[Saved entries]
_____
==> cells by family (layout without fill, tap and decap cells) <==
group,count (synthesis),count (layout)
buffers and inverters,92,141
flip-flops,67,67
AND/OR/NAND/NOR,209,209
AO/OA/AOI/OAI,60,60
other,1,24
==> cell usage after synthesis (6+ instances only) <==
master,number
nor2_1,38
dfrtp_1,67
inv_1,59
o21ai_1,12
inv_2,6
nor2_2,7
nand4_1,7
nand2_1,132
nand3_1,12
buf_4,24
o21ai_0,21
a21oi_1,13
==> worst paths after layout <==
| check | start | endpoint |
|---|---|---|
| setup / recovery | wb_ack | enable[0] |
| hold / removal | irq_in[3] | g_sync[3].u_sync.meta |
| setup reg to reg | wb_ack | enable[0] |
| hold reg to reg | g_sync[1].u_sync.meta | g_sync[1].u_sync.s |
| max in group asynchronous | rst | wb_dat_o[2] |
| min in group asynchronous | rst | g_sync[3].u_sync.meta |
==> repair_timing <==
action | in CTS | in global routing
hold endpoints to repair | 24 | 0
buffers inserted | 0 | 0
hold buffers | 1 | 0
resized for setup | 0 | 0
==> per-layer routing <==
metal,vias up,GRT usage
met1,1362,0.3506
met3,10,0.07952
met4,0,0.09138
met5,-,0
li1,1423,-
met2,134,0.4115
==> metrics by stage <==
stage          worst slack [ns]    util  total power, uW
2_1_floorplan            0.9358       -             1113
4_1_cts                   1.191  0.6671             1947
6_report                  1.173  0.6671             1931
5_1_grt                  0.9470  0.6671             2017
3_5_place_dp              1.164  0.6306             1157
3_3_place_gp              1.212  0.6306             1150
==> src/rtl/pll_lock_seq.sv <==
// PLL control sequencer: config handshake, lock debounce/timeout/retry, loss-of-lock detection
// and phase-aligned per-channel clock enables. Define PLL_LOCK_CNT_EN to build the loss-of-lock counter.
module pll_lock_seq #(
   parameter int NUM_CH       = 2,
   parameter int MUL_W        = 8,
   parameter int DIV_W        = 8,
   parameter int RST_CYCLES   = 4,
   parameter int LOCK_DELAY   = 3,
   parameter int LOCK_TIMEOUT = 16,
   parameter int MAX_RETRY    = 2
) (
   input  logic                    xo_clk,
   input  logic                    reset,
   input  logic                    pll_enable,
   input  logic                    pll_bypass,
   input  logic                    cfg_valid,
   output logic                    cfg_ready,
   input  logic [MUL_W-1:0]        cfg_mul,
   input  logic [DIV_W-1:0]        cfg_div,
   input  logic [NUM_CH*DIV_W-1:0] cfg_ch_div,
   input  logic                    ana_lock,
   output logic [MUL_W-1:0]        pll_mul_o,
   output logic [DIV_W-1:0]        pll_div_o,
   output logic                    pll_rst_o,
   output logic                    pll_locked,
   output logic                    pll_error,
   output logic [1:0]              err_code,
   output logic                    lock_lost,
   output logic [NUM_CH-1:0]       ch_ce,
   output logic [7:0]              lock_loss_cnt
);

   typedef enum logic [2:0] {IDLE, RESET_PLL, WAIT_LOCK, LOCKED, BYPASS, ERROR} state_t;

   localparam int RC_W = $clog2(RST_CYCLES + 2);
   localparam int DB_W = $clog2(LOCK_DELAY + 2);
   localparam int TO_W = $clog2(LOCK_TIMEOUT + 2);
   localparam int RT_W = $clog2(MAX_RETRY + 2);

   state_t                  state, state_nxt;
   logic [RC_W-1:0]         rst_cnt;
   logic [DB_W-1:0]         deb_cnt, deb_inc;
   logic [TO_W-1:0]         to_cnt, to_inc;
   logic [RT_W-1:0]         retry;
   logic [NUM_CH*DIV_W-1:0] ch_div;
   logic [DIV_W-1:0]        ch_cnt [NUM_CH];
   logic                    cfg_ok, xfer, cfg_bad, lock_hit, tmo_hit;
   logic                    loss_evt, retry_up, ch_act, ch_run;

   assign cfg_ready = pll_enable && (state inside {IDLE, LOCKED, BYPASS, ERROR});
   assign xfer      = cfg_valid && cfg_ready;
   assign cfg_bad   = (cfg_mul == '0) || (cfg_div == '0);
   assign deb_inc   = ana_lock ? deb_cnt + 1'b1 : '0;
   assign to_inc    = to_cnt + 1'b1;
   assign lock_hit  = (deb_inc == DB_W'(LOCK_DELAY));
   assign tmo_hit   = (to_inc == TO_W'(LOCK_TIMEOUT));
   assign ch_act    = state inside {LOCKED, BYPASS};
   // counters only advance while staying put, so every entry starts all channels from zero
   assign ch_run    = ch_act && (state_nxt == state) && !xfer;

   always_ff @(posedge xo_clk or posedge reset) begin
      if (reset) state <= IDLE;
      else       state <= state_nxt;
   end

   always_comb begin
      state_nxt = state;
      loss_evt  = 1'b0;
      retry_up  = 1'b0;
      if (!pll_enable)     state_nxt = IDLE;
      else if (pll_bypass) state_nxt = BYPASS;
      else if (xfer)       state_nxt = cfg_bad ? ERROR : RESET_PLL;
      else begin
         case (state)
            RESET_PLL: if (rst_cnt == RC_W'(RST_CYCLES - 1)) state_nxt = WAIT_LOCK;
            WAIT_LOCK: begin
               if (lock_hit) state_nxt = LOCKED;
               else if (tmo_hit) begin
                  if (retry < RT_W'(MAX_RETRY)) begin
                     state_nxt = RESET_PLL;
                     retry_up  = 1'b1;
                  end else begin
                     state_nxt = ERROR;
                  end
               end
            end
            LOCKED: begin
               if (!ana_lock) begin
                  state_nxt = RESET_PLL;
                  loss_evt  = 1'b1;
               end
            end
            BYPASS:  state_nxt = cfg_ok ? RESET_PLL : IDLE;
            default: state_nxt = state;
         endcase
      end
   end

   always_ff @(posedge xo_clk or posedge reset) begin
      if (reset) begin
         pll_mul_o  <= '0;
         pll_div_o  <= '0;
         ch_div     <= '0;
         cfg_ok     <= 1'b0;
         pll_rst_o  <= 1'b1;
         pll_locked <= 1'b0;
         pll_error  <= 1'b0;
         err_code   <= '0;
         lock_lost  <= 1'b0;
         retry      <= '0;
         rst_cnt    <= '0;
         deb_cnt    <= '0;
         to_cnt     <= '0;
      end else begin
         if (xfer) begin
            pll_mul_o <= cfg_mul;
            pll_div_o <= cfg_div;
            ch_div    <= cfg_ch_div;
            cfg_ok    <= !cfg_bad;
         end
         pll_rst_o  <= !(state_nxt inside {WAIT_LOCK, LOCKED});
         pll_locked <= (state_nxt == LOCKED) ||
                       ((state_nxt == BYPASS) && (state inside {LOCKED, BYPASS}));
         pll_error  <= (state_nxt == ERROR);
         // code is fixed on entry to ERROR; a bad transfer while in ERROR re-marks it
         if (state_nxt != ERROR)  err_code <= 2'd0;
         else if (xfer)           err_code <= 2'd1;
         else if (state != ERROR) err_code <= 2'd2;
         if (xfer)          lock_lost <= 1'b0;
         else if (loss_evt) lock_lost <= 1'b1;
         if (xfer || loss_evt) retry <= '0;
         else if (retry_up)    retry <= retry + 1'b1;
         rst_cnt <= (state == RESET_PLL && state_nxt == RESET_PLL) ? rst_cnt + 1'b1 : '0;
         if (state == WAIT_LOCK && state_nxt == WAIT_LOCK) begin
            deb_cnt <= deb_inc;
            to_cnt  <= to_inc;
         end else begin
            deb_cnt <= '0;
            to_cnt  <= '0;
         end
      end
   end

   always_ff @(posedge xo_clk or posedge reset) begin
      if (reset) begin
         for (int unsigned i = 0; i < NUM_CH; i++) ch_cnt[i] <= '0;
      end else begin
         for (int unsigned i = 0; i < NUM_CH; i++) begin
            if (ch_run && ch_div[i*DIV_W +: DIV_W] >= DIV_W'(2) &&
                ch_cnt[i] != ch_div[i*DIV_W +: DIV_W] - 1'b1)
               ch_cnt[i] <= ch_cnt[i] + 1'b1;
            else
               ch_cnt[i] <= '0;
         end
      end
   end

   always_comb begin
      ch_ce = '0;
      for (int unsigned i = 0; i < NUM_CH; i++) begin
         ch_ce[i] = pll_enable && ch_act &&
                    ((ch_div[i*DIV_W +: DIV_W] == DIV_W'(1)) ||
                     (ch_div[i*DIV_W +: DIV_W] >= DIV_W'(2) &&
                      ch_cnt[i] == ch_div[i*DIV_W +: DIV_W] - 1'b1));
      end
   end

`ifdef PLL_LOCK_CNT_EN
   always_ff @(posedge xo_clk or posedge reset) begin
      if (reset)                                   lock_loss_cnt <= '0;
      else if (loss_evt && lock_loss_cnt != 8'hFF) lock_loss_cnt <= lock_loss_cnt + 1'b1;
   end
`else
   assign lock_loss_cnt = '0;
`endif

endmodule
_____
#### [What you should do]
Extract exactly and only the lines above from the line containing "rst | g_sync[3].u_sync.meta |" through the line containing "metal,vias up,GRT usage", both end lines included.

#### [Exercise output]
| min in group asynchronous | rst | g_sync[3].u_sync.meta |
==> repair_timing <==
action | in CTS | in global routing
hold endpoints to repair | 24 | 0
buffers inserted | 0 | 0
hold buffers | 1 | 0
resized for setup | 0 | 0
==> per-layer routing <==
metal,vias up,GRT usage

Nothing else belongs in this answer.